> **Work task**
Word for word, output the data that follows.

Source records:
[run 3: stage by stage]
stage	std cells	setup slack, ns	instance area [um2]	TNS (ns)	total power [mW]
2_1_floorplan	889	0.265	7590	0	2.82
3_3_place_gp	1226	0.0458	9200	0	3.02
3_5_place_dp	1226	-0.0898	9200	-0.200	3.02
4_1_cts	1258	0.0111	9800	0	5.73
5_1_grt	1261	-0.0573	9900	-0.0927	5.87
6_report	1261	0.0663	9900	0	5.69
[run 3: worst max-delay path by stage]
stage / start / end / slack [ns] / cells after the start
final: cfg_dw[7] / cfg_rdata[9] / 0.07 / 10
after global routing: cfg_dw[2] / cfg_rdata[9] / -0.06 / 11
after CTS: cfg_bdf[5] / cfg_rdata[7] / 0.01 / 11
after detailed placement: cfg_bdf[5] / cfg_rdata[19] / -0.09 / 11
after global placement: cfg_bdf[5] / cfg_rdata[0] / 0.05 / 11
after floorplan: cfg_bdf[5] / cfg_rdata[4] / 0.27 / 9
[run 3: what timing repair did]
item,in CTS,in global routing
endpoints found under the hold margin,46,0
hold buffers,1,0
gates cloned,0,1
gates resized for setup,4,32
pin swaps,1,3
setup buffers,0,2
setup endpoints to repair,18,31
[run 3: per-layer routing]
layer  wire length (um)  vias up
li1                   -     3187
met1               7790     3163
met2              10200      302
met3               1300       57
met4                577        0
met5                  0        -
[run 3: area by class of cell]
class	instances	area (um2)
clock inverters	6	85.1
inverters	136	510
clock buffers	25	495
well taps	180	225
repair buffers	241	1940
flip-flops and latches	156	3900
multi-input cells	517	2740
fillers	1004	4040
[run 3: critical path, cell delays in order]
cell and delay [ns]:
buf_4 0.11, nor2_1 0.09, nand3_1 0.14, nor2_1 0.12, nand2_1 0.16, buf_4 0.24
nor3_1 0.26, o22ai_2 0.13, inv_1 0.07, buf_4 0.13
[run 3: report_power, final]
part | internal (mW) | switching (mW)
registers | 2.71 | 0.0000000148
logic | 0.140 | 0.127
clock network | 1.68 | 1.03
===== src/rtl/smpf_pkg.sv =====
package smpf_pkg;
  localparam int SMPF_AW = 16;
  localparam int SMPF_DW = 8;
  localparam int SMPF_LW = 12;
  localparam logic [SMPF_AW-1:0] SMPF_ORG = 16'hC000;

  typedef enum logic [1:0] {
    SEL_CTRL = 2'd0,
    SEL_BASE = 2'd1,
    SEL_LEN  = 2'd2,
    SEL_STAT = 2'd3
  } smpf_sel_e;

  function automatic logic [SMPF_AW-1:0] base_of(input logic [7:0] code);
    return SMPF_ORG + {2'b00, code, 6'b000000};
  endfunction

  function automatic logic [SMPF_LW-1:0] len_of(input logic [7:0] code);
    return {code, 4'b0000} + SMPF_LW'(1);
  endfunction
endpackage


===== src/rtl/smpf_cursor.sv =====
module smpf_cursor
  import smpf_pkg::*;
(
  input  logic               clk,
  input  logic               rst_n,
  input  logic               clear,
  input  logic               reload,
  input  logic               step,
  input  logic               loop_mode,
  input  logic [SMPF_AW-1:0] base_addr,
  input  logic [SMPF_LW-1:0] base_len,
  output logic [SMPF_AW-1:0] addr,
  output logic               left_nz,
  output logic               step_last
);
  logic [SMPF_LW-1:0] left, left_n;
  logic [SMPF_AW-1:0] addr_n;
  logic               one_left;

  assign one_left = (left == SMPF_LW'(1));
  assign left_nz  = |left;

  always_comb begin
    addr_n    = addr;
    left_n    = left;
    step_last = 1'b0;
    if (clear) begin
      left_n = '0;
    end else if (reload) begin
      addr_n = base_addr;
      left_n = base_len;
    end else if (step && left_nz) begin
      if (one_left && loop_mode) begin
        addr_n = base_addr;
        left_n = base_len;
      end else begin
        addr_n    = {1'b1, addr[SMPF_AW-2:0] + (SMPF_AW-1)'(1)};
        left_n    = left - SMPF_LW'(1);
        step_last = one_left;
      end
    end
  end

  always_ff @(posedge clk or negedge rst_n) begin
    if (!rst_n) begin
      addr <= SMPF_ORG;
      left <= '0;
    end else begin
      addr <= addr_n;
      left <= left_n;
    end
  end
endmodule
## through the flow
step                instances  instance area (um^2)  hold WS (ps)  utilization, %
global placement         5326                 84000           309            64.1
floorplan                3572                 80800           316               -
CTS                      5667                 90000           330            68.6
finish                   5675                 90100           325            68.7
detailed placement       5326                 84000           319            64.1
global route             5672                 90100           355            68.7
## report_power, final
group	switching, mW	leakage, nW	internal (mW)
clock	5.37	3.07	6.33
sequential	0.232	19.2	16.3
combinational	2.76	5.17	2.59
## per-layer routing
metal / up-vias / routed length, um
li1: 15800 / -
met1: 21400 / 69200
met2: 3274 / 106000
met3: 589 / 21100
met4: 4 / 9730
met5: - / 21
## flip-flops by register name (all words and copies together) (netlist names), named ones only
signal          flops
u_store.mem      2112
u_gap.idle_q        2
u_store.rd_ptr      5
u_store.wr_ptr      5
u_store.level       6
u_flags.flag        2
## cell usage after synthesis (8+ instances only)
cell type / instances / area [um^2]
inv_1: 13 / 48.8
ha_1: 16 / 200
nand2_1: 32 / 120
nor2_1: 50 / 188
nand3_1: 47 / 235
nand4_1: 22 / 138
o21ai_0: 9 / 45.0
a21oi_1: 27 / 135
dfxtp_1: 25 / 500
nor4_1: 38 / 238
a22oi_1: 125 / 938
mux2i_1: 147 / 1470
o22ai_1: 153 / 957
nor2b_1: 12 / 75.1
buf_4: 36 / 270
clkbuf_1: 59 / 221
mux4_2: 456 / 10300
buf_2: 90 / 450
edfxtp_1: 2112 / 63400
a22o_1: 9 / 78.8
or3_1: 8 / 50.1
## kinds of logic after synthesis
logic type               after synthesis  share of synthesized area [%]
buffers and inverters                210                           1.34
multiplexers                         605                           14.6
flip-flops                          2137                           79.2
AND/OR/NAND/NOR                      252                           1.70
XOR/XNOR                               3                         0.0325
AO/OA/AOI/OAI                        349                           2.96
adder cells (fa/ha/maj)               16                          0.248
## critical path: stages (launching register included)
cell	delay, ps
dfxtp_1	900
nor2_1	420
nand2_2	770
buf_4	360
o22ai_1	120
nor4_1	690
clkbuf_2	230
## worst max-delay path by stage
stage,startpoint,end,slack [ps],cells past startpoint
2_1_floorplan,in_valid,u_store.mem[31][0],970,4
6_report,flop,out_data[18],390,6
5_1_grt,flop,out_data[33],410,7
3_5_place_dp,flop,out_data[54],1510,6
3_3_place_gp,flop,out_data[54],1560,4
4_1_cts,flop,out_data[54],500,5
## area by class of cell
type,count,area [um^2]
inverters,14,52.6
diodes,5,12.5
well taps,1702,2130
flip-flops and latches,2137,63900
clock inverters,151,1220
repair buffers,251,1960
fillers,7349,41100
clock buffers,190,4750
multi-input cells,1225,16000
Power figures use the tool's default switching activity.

> **Expected output**
[run 3: stage by stage]
stage	std cells	setup slack, ns	instance area [um2]	TNS (ns)	total power [mW]
2_1_floorplan	889	0.265	7590	0	2.82
3_3_place_gp	1226	0.0458	9200	0	3.02
3_5_place_dp	1226	-0.0898	9200	-0.200	3.02
4_1_cts	1258	0.0111	9800	0	5.73
5_1_grt	1261	-0.0573	9900	-0.0927	5.87
6_report	1261	0.0663	9900	0	5.69
[run 3: worst max-delay path by stage]
stage / start / end / slack [ns] / cells after the start
final: cfg_dw[7] / cfg_rdata[9] / 0.07 / 10
after global routing: cfg_dw[2] / cfg_rdata[9] / -0.06 / 11
after CTS: cfg_bdf[5] / cfg_rdata[7] / 0.01 / 11
after detailed placement: cfg_bdf[5] / cfg_rdata[19] / -0.09 / 11
after global placement: cfg_bdf[5] / cfg_rdata[0] / 0.05 / 11
after floorplan: cfg_bdf[5] / cfg_rdata[4] / 0.27 / 9
[run 3: what timing repair did]
item,in CTS,in global routing
endpoints found under the hold margin,46,0
hold buffers,1,0
gates cloned,0,1
gates resized for setup,4,32
pin swaps,1,3
setup buffers,0,2
setup endpoints to repair,18,31
[run 3: per-layer routing]
layer  wire length (um)  vias up
li1                   -     3187
met1               7790     3163
met2              10200      302
met3               1300       57
met4                577        0
met5                  0        -
[run 3: area by class of cell]
class	instances	area (um2)
clock inverters	6	85.1
inverters	136	510
clock buffers	25	495
well taps	180	225
repair buffers	241	1940
flip-flops and latches	156	3900
multi-input cells	517	2740
fillers	1004	4040
[run 3: critical path, cell delays in order]
cell and delay [ns]:
buf_4 0.11, nor2_1 0.09, nand3_1 0.14, nor2_1 0.12, nand2_1 0.16, buf_4 0.24
nor3_1 0.26, o22ai_2 0.13, inv_1 0.07, buf_4 0.13
[run 3: report_power, final]
part | internal (mW) | switching (mW)
registers | 2.71 | 0.0000000148
logic | 0.140 | 0.127
clock network | 1.68 | 1.03
===== src/rtl/smpf_pkg.sv =====
package smpf_pkg;
  localparam int SMPF_AW = 16;
  localparam int SMPF_DW = 8;
  localparam int SMPF_LW = 12;
  localparam logic [SMPF_AW-1:0] SMPF_ORG = 16'hC000;

  typedef enum logic [1:0] {
    SEL_CTRL = 2'd0,
    SEL_BASE = 2'd1,
    SEL_LEN  = 2'd2,
    SEL_STAT = 2'd3
  } smpf_sel_e;

  function automatic logic [SMPF_AW-1:0] base_of(input logic [7:0] code);
    return SMPF_ORG + {2'b00, code, 6'b000000};
  endfunction

  function automatic logic [SMPF_LW-1:0] len_of(input logic [7:0] code);
    return {code, 4'b0000} + SMPF_LW'(1);
  endfunction
endpackage


===== src/rtl/smpf_cursor.sv =====
module smpf_cursor
  import smpf_pkg::*;
(
  input  logic               clk,
  input  logic               rst_n,
  input  logic               clear,
  input  logic               reload,
  input  logic               step,
  input  logic               loop_mode,
  input  logic [SMPF_AW-1:0] base_addr,
  input  logic [SMPF_LW-1:0] base_len,
  output logic [SMPF_AW-1:0] addr,
  output logic               left_nz,
  output logic               step_last
);
  logic [SMPF_LW-1:0] left, left_n;
  logic [SMPF_AW-1:0] addr_n;
  logic               one_left;

  assign one_left = (left == SMPF_LW'(1));
  assign left_nz  = |left;

  always_comb begin
    addr_n    = addr;
    left_n    = left;
    step_last = 1'b0;
    if (clear) begin
      left_n = '0;
    end else if (reload) begin
      addr_n = base_addr;
      left_n = base_len;
    end else if (step && left_nz) begin
      if (one_left && loop_mode) begin
        addr_n = base_addr;
        left_n = base_len;
      end else begin
        addr_n    = {1'b1, addr[SMPF_AW-2:0] + (SMPF_AW-1)'(1)};
        left_n    = left - SMPF_LW'(1);
        step_last = one_left;
      end
    end
  end

  always_ff @(posedge clk or negedge rst_n) begin
    if (!rst_n) begin
      addr <= SMPF_ORG;
      left <= '0;
    end else begin
      addr <= addr_n;
      left <= left_n;
    end
  end
endmodule
## through the flow
step                instances  instance area (um^2)  hold WS (ps)  utilization, %
global placement         5326                 84000           309            64.1
floorplan                3572                 80800           316               -
CTS                      5667                 90000           330            68.6
finish                   5675                 90100           325            68.7
detailed placement       5326                 84000           319            64.1
global route             5672                 90100           355            68.7
## report_power, final
group	switching, mW	leakage, nW	internal (mW)
clock	5.37	3.07	6.33
sequential	0.232	19.2	16.3
combinational	2.76	5.17	2.59
## per-layer routing
metal / up-vias / routed length, um
li1: 15800 / -
met1: 21400 / 69200
met2: 3274 / 106000
met3: 589 / 21100
met4: 4 / 9730
met5: - / 21
## flip-flops by register name (all words and copies together) (netlist names), named ones only
signal          flops
u_store.mem      2112
u_gap.idle_q        2
u_store.rd_ptr      5
u_store.wr_ptr      5
u_store.level       6
u_flags.flag        2
## cell usage after synthesis (8+ instances only)
cell type / instances / area [um^2]
inv_1: 13 / 48.8
ha_1: 16 / 200
nand2_1: 32 / 120
nor2_1: 50 / 188
nand3_1: 47 / 235
nand4_1: 22 / 138
o21ai_0: 9 / 45.0
a21oi_1: 27 / 135
dfxtp_1: 25 / 500
nor4_1: 38 / 238
a22oi_1: 125 / 938
mux2i_1: 147 / 1470
o22ai_1: 153 / 957
nor2b_1: 12 / 75.1
buf_4: 36 / 270
clkbuf_1: 59 / 221
mux4_2: 456 / 10300
buf_2: 90 / 450
edfxtp_1: 2112 / 63400
a22o_1: 9 / 78.8
or3_1: 8 / 50.1
## kinds of logic after synthesis
logic type               after synthesis  share of synthesized area [%]
buffers and inverters                210                           1.34
multiplexers                         605                           14.6
flip-flops                          2137                           79.2
AND/OR/NAND/NOR                      252                           1.70
XOR/XNOR                               3                         0.0325
AO/OA/AOI/OAI                        349                           2.96
adder cells (fa/ha/maj)               16                          0.248
## critical path: stages (launching register included)
cell	delay, ps
dfxtp_1	900
nor2_1	420
nand2_2	770
buf_4	360
o22ai_1	120
nor4_1	690
clkbuf_2	230
## worst max-delay path by stage
stage,startpoint,end,slack [ps],cells past startpoint
2_1_floorplan,in_valid,u_store.mem[31][0],970,4
6_report,flop,out_data[18],390,6
5_1_grt,flop,out_data[33],410,7
3_5_place_dp,flop,out_data[54],1510,6
3_3_place_gp,flop,out_data[54],1560,4
4_1_cts,flop,out_data[54],500,5
## area by class of cell
type,count,area [um^2]
inverters,14,52.6
diodes,5,12.5
well taps,1702,2130
flip-flops and latches,2137,63900
clock inverters,151,1220
repair buffers,251,1960
fillers,7349,41100
clock buffers,190,4750
multi-input cells,1225,16000
Power figures use the tool's default switching activity.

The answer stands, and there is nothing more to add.